Segment Start: DATA EXTRACT
Background: an optimization exercise with open tools, aiming at small area, a short achievable clock period and few clock cycles per item. Do not read the settings as production practice. No functional check of the RTL was part of any run shown here. No activity file was given, so power comes from the tool's default toggle rates.

## flow/design.v (module list and top-level ports; edited modules follow where they fit)
// module ysyx_041461_CSA: 10 lines
// module ysyx_041461_PGn: 11 lines
// module ysyx_041461_PGp: 11 lines
// module ysyx_041461_HA: 9 lines
// module ysyx_041461_MUL: 1801 lines
module ysyx_041461_MUL(
    input  wire   [0:0]  clk             ,
    input  wire   [0:0]  rst             ,
    input  wire   [0:0]  MUL_valid_in    ,
    input  wire   [1:0]  MUL_signed      ,
    input  wire   [63:0] MUL_multiplicand,
    input  wire   [63:0] MUL_multiplier  ,
    output wire   [0:0]  MUL_valid_out   ,
    output wire   [63:0] MUL_result_hi   ,
    output wire   [63:0] MUL_result_lo
);
  // ...
==> flow/run.sh <==
#!/bin/bash
# synth_recipe.tcl (not shown) runs the flow's synth.tcl, then flattens the netlist and writes it again
# the make line also repeats each setting of config.mk as NAME=value (left out here)
make -C /OpenROAD-flow-scripts/flow DESIGN_CONFIG=/design/flow/config.mk WORK_HOME=/design/flow/orfs CLKGATE_MAP_FILE= SYNTH_SCRIPT=/design/flow/synth_recipe.tcl finish
==> flow/config.mk <==
export PLATFORM = sky130hd
export DESIGN_NAME = ysyx_041461_MUL
export DESIGN_NICKNAME = ysyx_041461_MUL
export VERILOG_FILES = /design/flow/design.v
export SDC_FILE = /design/flow/constraint.sdc
export NUM_CORES = 4
export LEC_CHECK = 0
export CAP_MARGIN = 20
export CELL_PAD_IN_SITES_DETAIL_PLACEMENT = 1
export CELL_PAD_IN_SITES_GLOBAL_PLACEMENT = 2
export CORE_MARGIN = 2
export CORE_UTILIZATION = 30
export CTS_CLUSTER_DIAMETER = 100
export CTS_CLUSTER_SIZE = 25
export SETUP_SLACK_MARGIN = 5
export SLEW_MARGIN = 20
export SYNTH_HIERARCHICAL = 1
==> flow/constraint.sdc <==
create_clock -name core_clock -period 8.0 [get_ports {clk}]
set_input_delay 1.6000 -clock core_clock [delete_from_list [all_inputs] [get_ports {clk}]]
set_output_delay 1.6000 -clock core_clock [all_outputs]
set_load 0.01 [all_outputs]
==> impl_metrics.csv, run 1 <==
group,metric,value,unit
die,die_h,277,µm
grt,grt_use_met2,38.2,%
finish,fill_cells,7739,
finish,drive_gt1_share,36.6,%
sta,period_minus_slack,3.19,ns
clocking,ctsHoldBuffers,0,
pwr,power_leader,"sequential cells",
finish,diodes,0,
sta,slew_violations,0,
setup_path,end_kind,"flip-flop",
pwr,power,4030,µW
sta,fmax,0.313,GHz
setup_path,rrSetupSlack,4.91,ns
place,placed_area,26400,µm²
run_status,status,"finished clean",
route,highest_layer,"met4",
finish,seqCellArea,6180,µm²
setup_path,r2r-end,"C[9]",
route,remaining_drc_errors,0,
clocking,h-tree-depth,1,
finish,n_all_buffers,338,
grt,track_usage,22.0,%
yosys,synthCells,2061,
clocking,clkSlewWorstSetupHoldPaths,0.10,ns
pwr,pg_seq,1770,µW
setup_path,path_common_cell,"fa_2",
setup_path,rr_startpoint,"ph[1]",
clocking,cts_made_buffers,24,
route,wl_met2,42.2,mm
sta,worst_slack,4.81,ns
grt,grt_pass1_wl,128,mm
finish,layout_common_cells,"279 x dfxtp_1, 265 x xnor2_1, 170 x a22oi_2",
place,port_buffers,261,
place,pre_cts_slack,3.34,ns
hold_path,hold_depth,0,
grt,use_met1,29.2,%
==> run 2: changes to the inputs <==
--- a/flow/design.v
+++ b/flow/design.v
@@ -60,19 +60,20 @@
         idle <= (idle & ~MUL_valid_in) | ph[10];
         ph   <= {ph[9:1], idle & MUL_valid_in};
     end
 end
 assign MUL_valid_out = ph[10];
 wire [0:0] first;
 assign first[0] = ph[1];
 wire m01_in = ~MUL_signed[1] & MUL_signed[0];
-wire [64:0] X = {MUL_signed[1] & MUL_multiplicand[63], MUL_multiplicand};
+reg [64:0] X;
 reg        m01_r, ext_r, b0_r;
 always @(posedge clk) begin
+    X     <= ph[9] ? V[72:8] : {MUL_signed[1] & MUL_multiplicand[63], MUL_multiplicand};
     m01_r <= m01_in;
     b0_r  <= MUL_multiplier[0] & ~m01_in;
     ext_r <= MUL_signed[1] & MUL_signed[0] & MUL_multiplier[63];
 end
 reg [63:0] Q;
 wire [7:0] chunk;
 always @(posedge clk) begin
     Q <= {chunk, Q[63:8]};
@@ -1128,18 +1129,19 @@
 assign V[69] = ~(hp[69] ^ pg_g230);
 assign V[70] = ~(hp[70] ^ pg_g194);
 assign V[71] = ~(hp[71] ^ pg_g231);
 assign V[72] = ~(hp[72] ^ pg_g195);
 assign V[73] = ~(hp[73] ^ pg_g232);
 wire c8_raw = ~pg_g75;
 assign chunk = V[7:0];
 wire c8 = c8_raw & ~first[0];
-reg [65:0] hi;
-always @(posedge clk) hi <= V[73:8];
+reg hi_top;
+always @(posedge clk) hi_top <= V[73];
+wire [65:0] hi = {hi_top, X};
 assign MUL_result_hi = hi[65:2];
 assign MUL_result_lo = {hi[1:0], Q[63:2]};
 wire t1, t2;
 ysyx_041461_HA ut1 (.a(s_in[0]), .b(c_in[0]), .cout(t2), .s(t1));
 wire t3, t4;
 ysyx_041461_CSA ut3 (.a(s_in[1]), .b(c_in[1]), .cin(n3_in), .cout(t4), .s(t3));
 wire t5, t6;
 ysyx_041461_HA ut5 (.a(s_in[2]), .b(c_in[2]), .cout(t6), .s(t5));
==> run 2 against run 1 <==
Compared with the run above:
- maximum frequency grew 7.6%
- die area grew 3.1%
- critical path depth grew 1
- largest power group unchanged
- synthesized cell count grew 4.5%
- setup slack gained 0.23 ns
- sequential share of layout area grew 1.8 points
- sequential power is essentially flat
- sequential cell count is the same
- clock skew shrank 0.017 ns
- combinational power shrank 16%
- highest routed layer unchanged
==> impl_metrics.csv, run 2 <==
group,metric,value,unit
run_status,status,"finished clean",
setup_path,reg2reg_depth,8,
route,remaining_drc_errors,0,
clocking,insertion_delay,0.58,ns
finish,reg_top3,"C (75), S (75), X (65)",
grt,grt_overflow,0,
setup_path,path_common_cell,"fa_1",
hold_path,worstHoldStart,"Q[49]",
grt,track_usage,21.1,%
route,route.vias.total,17300,
setup_path,end_kind,"flip-flop",
route,first_pass_iters,5,
finish,nets,2793,
grt,grt_pass1_wl,127,mm
setup_path,cp_cell_sequence,"buf_12 > and2_4 > buf_16 > buf_4 > a22o_1 > fa_1 > fa_1 > fa_1",
route,antenna_left,0,
hold_path,hold_depth,0,
setup_path,rrSetupSlack,5.03,ns
place,placed_area,26300,µm²
clocking,cts_made_buffers,23,
clocking,clockRootBuffer,"clkbuf_16",
job,max_cap_violations,0,
sta,slew_violations,0,
pwr,max-vdd-ir-drop,0.137,mV
grt,grt_max_degree,67,
clocking,ctsHoldBuffers,0,
finish,stdcell_area,27900,µm²
die,die_h,281,µm
yosys,synthCells,2153,
pwr,p_leak,0.0106,µW
sta,relSlewSlack,40.8,%
route,viasPerCell,5.16,
setup_path,slowest_stage,"fa_1",
finish,layout_common_cells,"334 x xnor2_1, 288 x a22oi_1, 256 x fa_1",
clocking,h-tree-depth,1,
clocking,cts_tree,"done",
yosys,yosys_warnings,7,
place,port_buffers,261,
sta,period_minus_slack,2.97,ns
finish,drive_gt1_share,20.0,%
setup_path,required,8.43,ns
finish,area_growth,21.5,%
setup_path,startpoint_type,"flip-flop",
route,wirelength,84.7,mm
die,rows,101,
place,hpwl,60.4,mm
sta,finalSetupViolations,0,
grt,antenna_found_initial,0,
route,wl_per_cell,25.2,µm
sta,fin_worst_skew,0.0310,ns
finish,layout_commonest_cell,"xnor2_1",
sta,worstMarginPinSlew,0.886,ns
setup_path,worst-path-max-fanout,13,
place,gp_congestion,0.827,
route,drt_iter0_drc,865,
clocking,clockBufferDepth,3,
setup_path,arrival,3.40,ns
setup_path,rr_startpoint,"ph[1]",
finish,diodes,0,
sta,period_share,37.1,%
setup_path,setup.worst_path.start,"ph[1]",
sta,hold_slack,0.327,ns
sta,hold_violations,0,
sta,fmax,0.337,GHz
die,core-area,75900,µm²
sta,rsz0062_at_grt,"false",
sta,tns,0,ns
die,die_w,281,µm
die,start_util,30.3,%
die,die_area,78900,µm²
setup_path,crit_type,"reg2reg",
clocking,cts.sinks,304,
hold_path,hp-class,"reg2reg",
pwr,cellPowerDensity,137,nW/µm²
die,pin_count,262,
yosys,syn_area,23000,µm²
yosys,avgSynthCellArea,10.7,µm²
clocking,clkSlewWorstSetupHoldPaths,0.10,ns
grt,grt_pass1_vias,19400,
setup_path,slowest_delay,0.53,ns
[run 2: cell count changes in the layout (fill, tap and decap cells not counted), sizes merged, moves of 4 or more]
| cell | change |
|---|---|
| xor2 | -20 |
| mux2 | +44 |
| a21oi | +20 |
| clkinv | +5 |
| buf | -75 |
| xnor2 | +20 |
| nor2 | +20 |
| clkdlybuf4s50 | +65 |
| inv | -10 |
| a22oi | +4 |
| a21o | -4 |
[run 2: repair_timing]
| item | 4_1_cts | 5_1_grt |
|---|---|---|
| setup endpoints to repair | 274 | 63 |
| gates resized for setup | 290 | 20 |
| pin swaps | 0 | 7 |
| gates cloned | 3 | 3 |
| setup buffers | 30 | 13 |
[run 2: stage by stage]
| stage | total power (µW) | utilization (%) | setup slack (ns) | std cells |
|---|---|---|---|---|
| floorplan | 2180 | - | 5.04 | 2157 |
| global placement | 2570 | 34.6 | 4.20 | 3270 |
| detailed placement | 2590 | 34.6 | 4.19 | 3270 |
| CTS | 3880 | 36.5 | 4.92 | 3342 |
| global route | 4000 | 36.8 | 4.99 | 3358 |
| finish | 3820 | 36.8 | 5.03 | 3358 |
[run 2: worst paths after layout]
kind                               to
worst min-delay path            Q[41]
worst min register to register  Q[41]
max in group asynchronous       ph[9]
worst max-delay path            C[55]
min in group asynchronous       ph[2]
worst max register to register  C[55]
[run 2: critical path, delay by kind of cell (launching register included)]
| family | cells | cell delay (ns) |
|---|---|---|
| flip-flops | 1 | 0.45 |
| buffers and inverters | 3 | 0.50 |
| AND/OR/NAND/NOR | 1 | 0.17 |
| adder cells (fa/ha/maj) | 3 | 1.47 |
| AO/OA/AOI/OAI | 1 | 0.22 |
[run 2: area by class of cell]
| type | count | area [µm²] |
|---|---|---|
| clock buffers | 23 | 576 |
| fillers | 8286 | 48000 |
| repair buffers | 327 | 3270 |
| well taps | 1030 | 1290 |
| flip-flops and latches | 304 | 6420 |
| clock inverters | 16 | 240 |
| inverters | 24 | 93.8 |
| multi-input cells | 1634 | 16100 |
[run 2: power by group]
part           switching [µW]  internal [µW]
clock network             687            629
registers                 129           1630
logic                     402            335
[run 2: routing by layer]
layer  up-vias  GRT usage [%]  part of all wire, %
li1       7760              -                    -
met1      9057           28.1                   45
met2       390           37.0                   50
met3       109           1.78                  3.1
met4         0           4.92                  2.5
met5         -              0                    0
Segment End: DATA EXTRACT
HOW TO COMPLETE THIS TASK >> Only the lines from the one containing "(fa/ha/maj) | 3 | 1.47 |" through the final line above should be duplicated, exactly as they stand.

OUTPUT FOR THIS TASK >>
| adder cells (fa/ha/maj) | 3 | 1.47 |
| AO/OA/AOI/OAI | 1 | 0.22 |
[run 2: area by class of cell]
| type | count | area [µm²] |
|---|---|---|
| clock buffers | 23 | 576 |
| fillers | 8286 | 48000 |
| repair buffers | 327 | 3270 |
| well taps | 1030 | 1290 |
| flip-flops and latches | 304 | 6420 |
| clock inverters | 16 | 240 |
| inverters | 24 | 93.8 |
| multi-input cells | 1634 | 16100 |
[run 2: power by group]
part           switching [µW]  internal [µW]
clock network             687            629
registers                 129           1630
logic                     402            335
[run 2: routing by layer]
layer  up-vias  GRT usage [%]  part of all wire, %
li1       7760              -                    -
met1      9057           28.1                   45
met2       390           37.0                   50
met3       109           1.78                  3.1
met4         0           4.92                  2.5
met5         -              0                    0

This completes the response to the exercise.